Botox Injections

History Of Injectable Collagens

11 July 2008 · Written by Martin · No Comments

Soft tissue fillers have been used for more than a century to improve contours, soften rhtytides, blunt depressed scars, and enhance lips. The history of soft tissue augmentation dates back to 1893, when Neuber first attempted to use autologous fat transfer for tissue augmentation. He utilized blocks of free fat harvested from the arms to reconstruct depressed facial defects. In 1899 Gersvny injected paraffin into the scrotum as a testicular prosthesis for a patient with advanced tuberculosis.

Lexor, in 1910, used large-block grafts to treat malar depressions associated with chin recession. This was followed by Brunings, who in 1911 first described using the syringe technique to transfer free fat. In 1950, Peer reported 50% survival of transplanted fat using syringe aspiration. Baronders published a review of permanent soft tissue augmentation with liquid silicone in 1953. Although useful when injected by an experienced physician, this product has had a tumultuous history and continues to be controversial.
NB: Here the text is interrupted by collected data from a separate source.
==> config.mk <==
export PLATFORM = sky130hd
export DESIGN_NAME = lsce_ctrl
export DESIGN_NICKNAME = d
export VERILOG_FILES = /design/src/lsce_pkg.sv /design/src/lsce_ctrl.sv
export SDC_FILE = /design/constraint.sdc
export NUM_CORES = 1
export LEC_CHECK = 0
export ABC_AREA = 1
export BUFFER_PORTS_ARGS = -buffer_cell sky130_fd_sc_hd__buf_4
export CORE_MARGIN = 4
export CORE_UTILIZATION = 46
export DETAILED_ROUTE_END_ITERATION = 10
export HOLD_SLACK_MARGIN = 0.1
export PLACE_DENSITY = 0.82
export SLEW_MARGIN = 20
export SYNTH_ARGS = -nofsm -noshare
export SYNTH_HDL_FRONTEND = slang
export SYNTH_SLANG_ARGS = --single-unit
export TNS_END_PERCENT = 50
==> constraint.sdc <==
create_clock -name clk -period 2.9 [get_ports clk]
set_input_delay 0.87 -clock clk [delete_from_list [all_inputs] [get_ports clk]]
set_output_delay 0.87 -clock clk [all_outputs]
set_load 0.005 [all_outputs]
==> src/lsce_pkg.sv <==
`timescale 1ns / 1ps

package lsce_pkg;

	typedef enum logic [1:0] {
		OP_WEIGHT = 2'd0,
		OP_HIDDEN = 2'd1,
		OP_TARGET = 2'd2,
		OP_FINISH = 2'd3
	} opcode_t;

	localparam logic [1:0] KIND_ROW   = 2'd0;
	localparam logic [1:0] KIND_MEAN  = 2'd1;
	localparam logic [1:0] KIND_ERROR = 2'd2;

	localparam logic [1:0] REG_HIDDEN_SIZE   = 2'd0;
	localparam logic [1:0] REG_VOCAB_SIZE    = 2'd1;
	localparam logic [1:0] REG_IGNORE_ENABLE = 2'd2;
	localparam logic [1:0] REG_IGNORE_VALUE  = 2'd3;

	localparam logic [31:0] LN2_Q32 = 32'd2977044472;
	localparam int EXP_STEPS = 20;
	localparam int LN_STEPS  = 20;
	localparam int DIV_STEPS = 49;

	typedef enum logic [3:0] {
		S_IDLE,
		S_MAC,
		S_MAC_DRAIN,
		S_EXP_READ,
		S_EXP_LOAD,
		S_EXP_STEP,
		S_EXP_ADD,
		S_LN_INIT,
		S_LN_NORM,
		S_LN_STEP,
		S_LN_SCALE,
		S_LOSS,
		S_DIV,
		S_DIV_END
	} state_t;

	typedef struct packed {
		logic load_weight;
		logic load_hidden;
		logic emit_ignore;
		logic emit_error;
		logic emit_mean_zero;
		logic row_begin;
		logic mac_issue;
		logic exp_load;
		logic exp_step;
		logic exp_add;
		logic ln_init;
		logic ln_norm;
		logic ln_step;
		logic ln_scale;
		logic loss_update;
		logic div_begin;
		logic div_step;
		logic div_end;
	} cmd_t;

	typedef struct packed {
		logic tgt_ignored;
		logic tgt_bad;
		logic rows_zero;
		logic mac_last;
		logic pipe_busy;
		logic exp_bit_last;
		logic exp_row_last;
		logic ln_small;
		logic norm_done;
		logic ln_iter_last;
		logic div_last;
	} sts_t;

	// exp(-2^(b-16)) in Q0.32
	function automatic logic [31:0] exp_factor(input logic [4:0] b);
		logic [31:0] f;
		case (b)
			5'd0:  f = 32'd4294901760;
			5'd1:  f = 32'd4294836226;
			5'd2:  f = 32'd4294705160;
			5'd3:  f = 32'd4294443040;
			5'd4:  f = 32'd4293918848;
			5'd5:  f = 32'd4292870656;
			5'd6:  f = 32'd4290775039;
			5'd7:  f = 32'd4286586875;
			5'd8:  f = 32'd4278222805;
			5'd9:  f = 32'd4261543595;
			5'd10: f = 32'd4228380000;
			5'd11: f = 32'd4162825044;
			5'd12: f = 32'd4034748382;
			5'd13: f = 32'd3790295335;
			5'd14: f = 32'd3344923893;
			5'd15: f = 32'd2605029347;
			5'd16: f = 32'd1580030169;
			5'd17: f = 32'd581260616;
			5'd18: f = 32'd78665070;
			5'd19: f = 32'd1440801;
			default: f = 32'd0;
		endcase
		return f;
	endfunction

endpackage

==> src/lsce_ctrl.sv <==
`timescale 1ns / 1ps

module lsce_ctrl (
	input  logic              clk,
	input  logic              arst_n,
	input  logic              start,
	input  logic [1:0]        opcode,
	input  lsce_pkg::sts_t    sts,
	output lsce_pkg::cmd_t    cmd,
	output logic              busy
);

	lsce_pkg::state_t state_q, state_d;

	always_ff @(posedge clk or negedge arst_n) begin
		if (!arst_n) begin
			state_q <= lsce_pkg::S_IDLE;
		end else begin
			state_q <= state_d;
		end
	end

	always_comb begin
		state_d = state_q;
		unique case (state_q)
			lsce_pkg::S_IDLE: begin
				if (start) begin
					if (opcode == lsce_pkg::OP_TARGET && !sts.tgt_ignored && !sts.tgt_bad)
						state_d = lsce_pkg::S_MAC;
					else if (opcode == lsce_pkg::OP_FINISH && !sts.rows_zero)
						state_d = lsce_pkg::S_DIV;
				end
			end
			lsce_pkg::S_MAC: begin
				if (sts.mac_last) state_d = lsce_pkg::S_MAC_DRAIN;
			end
			lsce_pkg::S_MAC_DRAIN: begin
				if (!sts.pipe_busy) state_d = lsce_pkg::S_EXP_READ;
			end
			lsce_pkg::S_EXP_READ: state_d = lsce_pkg::S_EXP_LOAD;
			lsce_pkg::S_EXP_LOAD: state_d = lsce_pkg::S_EXP_STEP;
			lsce_pkg::S_EXP_STEP: begin
				if (sts.exp_bit_last) state_d = lsce_pkg::S_EXP_ADD;
			end
			lsce_pkg::S_EXP_ADD: begin
				state_d = sts.exp_row_last ? lsce_pkg::S_LN_INIT : lsce_pkg::S_EXP_READ;
			end
			lsce_pkg::S_LN_INIT: begin
				state_d = sts.ln_small ? lsce_pkg::S_LOSS : lsce_pkg::S_LN_NORM;
			end
			lsce_pkg::S_LN_NORM: begin
				if (sts.norm_done) state_d = lsce_pkg::S_LN_STEP;
			end
			lsce_pkg::S_LN_STEP: begin
				if (sts.ln_iter_last) state_d = lsce_pkg::S_LN_SCALE;
			end
			lsce_pkg::S_LN_SCALE: state_d = lsce_pkg::S_LOSS;
			lsce_pkg::S_LOSS: state_d = lsce_pkg::S_IDLE;
			lsce_pkg::S_DIV: begin
				if (sts.div_last) state_d = lsce_pkg::S_DIV_END;
			end
			lsce_pkg::S_DIV_END: state_d = lsce_pkg::S_IDLE;
			default: state_d = lsce_pkg::S_IDLE;
		endcase
	end

	always_comb begin
		cmd = '0;
		unique case (state_q)
			lsce_pkg::S_IDLE: begin
				if (start) begin
					unique case (opcode)
						lsce_pkg::OP_WEIGHT: cmd.load_weight = 1'b1;
						lsce_pkg::OP_HIDDEN: cmd.load_hidden = 1'b1;
						lsce_pkg::OP_TARGET: begin
							if (sts.tgt_ignored) cmd.emit_ignore = 1'b1;
							else if (sts.tgt_bad) cmd.emit_error = 1'b1;
							else cmd.row_begin = 1'b1;
						end
						lsce_pkg::OP_FINISH: begin
							if (sts.rows_zero) cmd.emit_mean_zero = 1'b1;
							else cmd.div_begin = 1'b1;
						end
						default: cmd = '0;
					endcase
				end
			end
			lsce_pkg::S_MAC:       cmd.mac_issue = 1'b1;
			lsce_pkg::S_MAC_DRAIN: cmd = '0;
			lsce_pkg::S_EXP_READ:  cmd = '0;
			lsce_pkg::S_EXP_LOAD:  cmd.exp_load = 1'b1;
			lsce_pkg::S_EXP_STEP:  cmd.exp_step = 1'b1;
			lsce_pkg::S_EXP_ADD:   cmd.exp_add = 1'b1;
			lsce_pkg::S_LN_INIT:   cmd.ln_init = 1'b1;
			lsce_pkg::S_LN_NORM:   cmd.ln_norm = 1'b1;
			lsce_pkg::S_LN_STEP:   cmd.ln_step = 1'b1;
			lsce_pkg::S_LN_SCALE:  cmd.ln_scale = 1'b1;
			lsce_pkg::S_LOSS:      cmd.loss_update = 1'b1;
			lsce_pkg::S_DIV:       cmd.div_step = 1'b1;
			lsce_pkg::S_DIV_END:   cmd.div_end = 1'b1;
			default: cmd = '0;
		endcase
	end

	assign busy = (state_q != lsce_pkg::S_IDLE);

endmodule

==> results by group, run 1 <==
Cells and area
  – Commonest non-fill, non-tap cell in the layout: buf_4
  – Max reg flops: 4
  – Layout cell share with drive strength beyond 1: 0.393
  – Antenna Cells: 0
  – Final std cell area, no fill: around 900 sq um
  – Register name with the most flops: state_q
  – Biggest regs: state_q (4)
  – Most frequent cells in the layout: 35 x buf_4, 29 x nand2_1, 16 x nor2_1
  – Final net count: 163
  – Area grow syn2layout: 48.6%

STA
  – Worst-Margin Slew: 0.338 ns
  – Layout Skew: approximately 0.0016 ns
  – Tcrit/Tclk final: 0.883
  – Highest clock rate: 391 MHz
  – Final setup margin: about 0.34 ns
  – Final setup fails: 0
  – Max Slew Vio Count: 0
  – RSZ-0062 raised after global routing: false
  – Min Clock Period, post-route: between 2 and 3 ns
  – Hold_ws: 0.418 ns
  – Slew margin rel.: 0.775
  – Setup tns final: 0 ns
  – Hold Fails Final Rpt: 0

Placed design
  – Post-DP HPWL: about 1500 um
  – Port Buffer Count: 34
  – Post-place setup slack: approximately 0.35 ns
  – Dpl cell area: around 900 sq um
  – Placer Congestion: roughly 0.84

Synthesis
  – Syn_area_per_cell: about 5.6 sq um
  – Sequential element share of the synthesized area: 0.165
  – Post-Syn Nets: roughly 120
  – Syn. warnings: 0
  – Syn Inst Count: 108
  – Unique masters post-synth: 20
  – Mapped cell area: 608 sq um
  – #FFs+latches synth: 4

Critical path
  – Worst Path Required: 2.03 ns
  – CP Capture Type: primary output
  – Family with the most delay on the worst path: simple AND/OR/NAND/NOR gates
  – Critical Path AT: approximately 1.7 ns
  – CP startpoint kind: input port
  – Critical setup path kind: input port to primary output
  – Crit path max fanout: 4
  – Max stage delay on crit path: between 0.2 and 0.3 ns
  – Slowest cell on crit path: nor4_1
  – Crit path cell chain: buf_4 > inv_1 > nor2_1 > inv_1 > nor4_1 > buf_4
  – CP bufs+invs: 4

Pwr
  – Pwr per Cell Area: between 800 and 900 nW/um^2
  – Max rail drop VDD: 0.418 mV
  – Leak: 0.000545 uW
  – Total Power: approximately 800 uW

Drt
  – Detail Route Antenna Nets: 0
  – Via count: about 800
  – Drt total wl: ~1900 um
  – Initial DRT Pass Iterations: 4
  – Drt drc: 0
  – DR WL/cell: about 12 um
  – Via-to-Cell Ratio: ~5.1
  – Initial DRC Count: 39

GRT
  – Initial antenna violation count: 0
  – Via count of the first global-routing pass: 771
  – Largest net degree at the start of global routing: 9
  – Most used routing layer: met2
  – GRT Util Overall: 0.208
  – Met3 usage: 0.0285
  – Met1 Usage GRT: 0.252
  – Grt ovf: 0
  – First-pass GRT wire length: between 3000 and 4000 um
  – M2 GR Usage: 0.360

Die
  – Starting Density: 0.519
  – Top Ports: 35
  – Row count: 12
  – Die Area: 1970 sq um
  – Die width: around 44 um
  – Die Y: 44.4 um
  – Total core area: 1170 sq um

Clock network
  – Clock Tree Root: clkbuf_4
  – Clock net sink count: 4
  – Clk Latency, worst-skew pair: between 0.2 and 0.25 ns
  – Hold buffer count at CTS: 0
  – Clock H-tree levels: 1
  – Clk pin slew, worst setup/hold paths: ~0.040 ns
  – CTS Buf Count: 3
  – Setup bufs post-CTS: 0
  – CTS Buffer Depth: 2
  – CTS tree: done
  – Post-cts sizing count: 0

Run status
  – Status: completed

Job
  – Max cap viols: 0

Min path
  – HP Class: input port to async pin
-- where the power goes --
group / internal (uW) / total (uW) / switching [uW]
Clock: 46.4 / 71.4 / 25.0
Sequential: 85.4 / 144 / 58.6
Combinational: 232 / 589 / 357
Total: 364 / 804 / 441
-- path summary, 6_finish.rpt --
check                                            start                endpoint  slack, ns  cells past startpoint
worst max-delay path                         opcode[1]                 cmd[14]       0.34                      6
worst min-delay path                            arst_n  state_q[2]$_DFFE_PN0P_       0.42                      1
worst max register to register  state_q[2]$_DFFE_PN0P_  state_q[0]$_DFFE_PN0P_       1.49                      6
worst min register to register  state_q[3]$_DFFE_PN0P_  state_q[1]$_DFFE_PN0P_       0.68                      3
max in group asynchronous                       arst_n  state_q[0]$_DFFE_PN0P_       2.38                      1
min in group clk                state_q[3]$_DFFE_PN0P_  state_q[1]$_DFFE_PN0P_       0.68                      3
-- layer usage --
layer	vias up	share of wire	routed length, um
met5	-	0	0
met2	40	0.49	929
li1	415	-	-
met1	356	0.41	766
met4	0	0.014	27
met3	4	0.083	155
-- cells in the mapped netlist --
cell type  instances  area share
nand2_1           29        0.18
nor2_1            16       0.099
inv_1             13       0.080
nand3_1            9       0.074
inv_2              6       0.037
nor2_4             5       0.093
dfrtp_1            4        0.16
nand3b_1           4       0.049
nor3_1             4       0.033
nand2_2            3       0.031
nor2_2             3       0.031
o21ai_0            3       0.025
nor4_1             2       0.021
a21oi_1            1      0.0082
and3_1             1       0.010
buf_4              1       0.012
nand3_2            1       0.016
nor3_2             1       0.016
o211ai_1           1       0.012
o21ai_1            1      0.0082
-- cells by family (layout without fill, tap and decap cells) --
logic type             count (synthesis)  count (layout)  share of synthesized area
AND/OR/NAND/NOR                       78              78                      0.652
buffers and inverters                 20              57                      0.130
AO/OA/AOI/OAI                          6               6                     0.0535
flip-flops                             4               4                      0.165
-- per-stage QoR --
stage / instances / util
2_1_floorplan: 108 / -
3_3_place_gp: 156 / 0.752
3_5_place_dp: 156 / 0.752
4_1_cts: 159 / 0.771
5_1_grt: 159 / 0.771
6_report: 159 / 0.771
-- final cells by class --
| cell class | count | area [sq um] |
|---|---|---|
| Clock buffer | 3 | 22.5 |
| Tap cell | 14 | 17.5 |
| Multi-Input combinational cell | 84 | 429 |
| Inverter | 19 | 71.3 |
| Fill cell | 102 | 268 |
| Sequential cell | 4 | 100 |
| Timing Repair Buffer | 35 | 263 |
Power figures use the tool's default switching activity.
==> run 2: changes to the inputs <==
==> constraint.sdc (replaced) <==
create_clock -name clk -period 2.9 [get_ports clk]
set_input_delay 0 -clock clk [delete_from_list [all_inputs] [get_ports clk]]
set_output_delay 0 -clock clk [all_outputs]
set_load 0.005 [all_outputs]
==> run 2 against run 1 <==
Net effect: flip-flop and latch count is the same; critical path type is now register to primary output; largest cell class unchanged; count of clock-buffer cells in the layout unchanged; largest power group unchanged; clock skew is 0.00070 ns higher; clock power shrank 0.8%.
==> results by group, run 2 (synthesis results as in run 1) <==
Critical path
  – Slowest cell on crit path: dfrtp_1
  – Worst Path Required: ~2.9 ns
  – Max stage delay on crit path: slightly above 0.5 ns
  – FF-to-FF End: state_q[3]$_DFFE_PN0P_
  – Reg2Reg Depth: 8
  – CP Capture Type: primary output
  – Reg2Reg Setup Slack: 1.47 ns
  – CP startpoint kind: register
  – Critical setup path kind: register to primary output
  – Worst setup path startpoint: state_q[3]$_DFFE_PN0P_
  – Reg-to-reg startpoint: state_q[3]$_DFFE_PN0P_
  – Critical Path AT: ~1.7 ns
  – Crit path cell chain: nor2_4 > nand2_1 > inv_2 > nand2_2 > nor4_1 > buf_4
  – Worst Setup EP: cmd[13]
  – Crit path max fanout: 9

Clock network
  – Clock net sink count: 4
  – Clk Latency, worst-skew pair: between 0.2 and 0.25 ns
  – Post-cts sizing count: 0
  – Clock H-tree levels: 1
  – Clk pin slew, worst setup/hold paths: about 0.04 ns
  – CTS tree: done
  – Clock Tree Root: clkbuf_4
  – CTS Buffer Depth: 2
  – CTS Buf Count: 3

STA
  – Layout Skew: roughly 0.0023 ns
  – Final setup margin: 1.21 ns
  – RSZ-0062 raised after global routing: false
  – Hold Fails Final Rpt: 0
  – Setup tns final: 0 ns
  – Worst-Margin Slew: 0.401 ns
  – Tcrit/Tclk final: 0.582
  – Max Slew Vio Count: 0
  – Slew margin rel.: 0.733
  – Final setup fails: 0
  – Highest clock rate: 592 MHz
  – Min Clock Period, post-route: ~1.7 ns

Pwr
  – Sw Share: 0.552
  – P_int: approximately 360 uW
  – Clock Power Share: 0.089
  – Max rail drop VDD: 0.452 mV
  – Leak: between 0.0005 and 0.0006 uW
  – Share of power burned in registers: 0.197
  – Total Power: 796 uW
  – Pwr per Cell Area: between 800 and 900 nW/um^2
  – Combinational Power Share: 0.714
  – Psw: approximately 440 uW

Placed design
  – Port Buffer Count: 34
  – Placed Cells: roughly 160
  – Post-DP HPWL: around 1600 um
  – Post-place setup slack: about 1.5 ns
  – Placer Congestion: 0.855

Die
  – Die Y: between 40 and 50 um
  – Starting Density: 0.519
  – Die width: approximately 44 um
  – Row count: 12
  – Total core area: roughly 1200 sq um
  – Die Area: 1970 sq um
  – Top Ports: 35

GRT
  – Largest net degree at the start of global routing: 10
  – Grt ovf: 0
  – GRT Util Overall: 0.225
  – Via count of the first global-routing pass: 783
  – Initial antenna violation count: 0
  – First-pass GRT wire length: 3300 um

Drt
  – Drt total wl: between 1500 and 2000 um
  – Via-to-Cell Ratio: ~5.3
  – Drt drc: 0
  – Via count: between 800 and 900
  – Initial DRT Pass Iterations: 4
  – Initial DRC Count: 26
  – Detail Route Antenna Nets: 0
  – DR WL/cell: roughly 12 um

Cells and area
  – Most frequent cells in the layout: 34 x buf_4, 29 x nand2_1, 16 x nor2_1
  – Antenna Cells: 0
  – Commonest non-fill, non-tap cell in the layout: buf_4
  – Area grow syn2layout: 50.6%
  – Max reg flops: 4
  – Layout cell share with drive strength beyond 1: 0.384
  – Non-filler cells, final: 160
  – Filler Cell Count: 99
  – Biggest regs: state_q (4)
  – Register name with the most flops: state_q
  – Final net count: roughly 160

Min path
  – HP Class: input port to async pin

Run status
  – Status: completed

Job
  – Max cap viols: 0
[run 2: cell count changes in the layout (fill, tap and decap cells not counted), sizes merged]
cell,before,now
dlygate4sd3,0,2
buf,35,34
[run 2: final cells by class]
cell class | count | area (sq um) | share of cell area
Multi-Input combinational cell | 84 | 429 | 0.469
Timing Repair Buffer | 36 | 275 | 0.301
Sequential cell | 4 | 100 | 0.109
Inverter | 19 | 71.3 | 0.0779
Clock buffer | 3 | 22.5 | 0.0246
Tap cell | 14 | 17.5 | 0.0191
[run 2: power by group through the flow]
stage                     Sequential (uW)  Clock (uW)  Combinational (uW)
after global placement                154           0                 555
final                                 157        70.8                 568
after floorplan                       126           0                 419
after CTS                             157        69.5                 570
after detailed placement              157           0                 564
after global routing                  164        76.9                 641
[run 2: repair_timing]
item                                   4_1_cts  5_1_grt
endpoints found under the hold margin        5        0
buffers inserted                             0        0
hold buffers                                 2        0
[run 2: worst min path at each step]
stage | from | to | cells past startpoint
2_1_floorplan | arst_n | state_q[0]$_DFFE_PN0P_ | 0
3_3_place_gp | arst_n | state_q[1]$_DFFE_PN0P_ | 1
3_5_place_dp | arst_n | state_q[2]$_DFFE_PN0P_ | 1
4_1_cts | arst_n | state_q[2]$_DFFE_PN0P_ | 2
5_1_grt | arst_n | state_q[0]$_DFFE_PN0P_ | 2
6_report | arst_n | state_q[3]$_DFFE_PN0P_ | 2
[run 2: stage by stage]
step	hold WS [ns]	area [sq um]	utilization
after CTS	0.102	916	0.782
final	0.135	916	0.782
after floorplan	-0.296	608	-
after global placement	-0.203	873	0.746
after detailed placement	-0.202	873	0.746
after global routing	0.131	916	0.782
[run 2: per-layer routing]
layer  up-vias  track usage  wire [um]
met5         -            0          0
met4         0       0.0904         41
met3         6       0.0366        160
met2        41        0.392        946
met1       371        0.270        809
li1        424            -          -
[run 2: critical path: cells and delay by family (launching register included)]
kind	cells	cell delay, ns
buf+inv	2	0.27
flops	1	0.51
simple gates	4	0.67
==> run 3: changes to the inputs <==
- CORE_UTILIZATION: 46 -> 42
- PLACE_DENSITY: 0.82 -> 0.76
- clock period: 2.9 -> 1.6 ns (I/O delays scaled with it)
==> run 3 against run 2 <==
Net effect: via count decreased by 4.5%; worst setup slack got worse by 1.1 ns; clock power increased by 78%; non-clock buffer count increased by 4; power increased by 91%; clock skew decreased by 0.0018 ns; final area increased by 5.5%; sequential power increased by 74%; die area increased by 7.8%; critical endpoint is now cmd[14].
Silicone’s sole approval is for retinal tamponade in patients with retinal detachments. Fortunately, there is an ongoing multi-center study exploring the benefits of injectable microdroplet silicone for patients suffering from facial lipoatrophy due to infection with the human immunodeficiency virus (HIV). Due to the FDA Modernization Act, which allows the use of medical devices off-label, silicone (Silikon 1000, Alcon Inc., Fort Worth, Texas) has been used for off-label indications with increasing frequency for permanent soft tissue augmentation. In fact, when used appropriately by experienced physicians with the microdroplet technique, medical grade silicone has provided good results. However, when administering this product physicians must discuss its use with their medical malpractice carriers because the administration of silicone may not be covered in the event of legal action.

One of the most significant advances in soft tissue augmentation was the introduction of bovine collagen. Initial investigations began in earnest in 1958 and continued through the next 2 decades. In 1981 Zyderm I (McGhan Medical, Santa Barbara, CA) became the first FDA-approved xenogenic agent for soft tissue augmentation. Following this the two additional formulations of bovine collagen, Zyderm II and Zyplast, were granted FDA approval. Until 2003, when the injectable hyaluronic acids became available, bovine collagen remained the most commonly used dermal filler. It is perhaps the success and availability of these products that ushered in a renewed quest for the ideal formulation for soft tissue augmentation. In 2006, following the acquisition of Inamed Corporation (Santa Barbara, CA), all of the commercially available collagen products became available from the sole distributor, Allergan (Irvine, CA).

No two wrinkles are created equal as each has a different derivation, and they vary in shape and size. As such there is no one filler agent that is suitable for all defects.

Therefore treatment should be predicated based on the defect and individualized to each patient’s needs. The selection of the appropriate implant; whether dermal or subcutaneous, temporary or permanent; liquid or solid, requires knowledge of all of the available materials as well as their characteristics. Furthermore filler substances may be used as monotherapy or combined with other dermal implants or other procedures such as resurfacing, botulinum toxin, or surgery.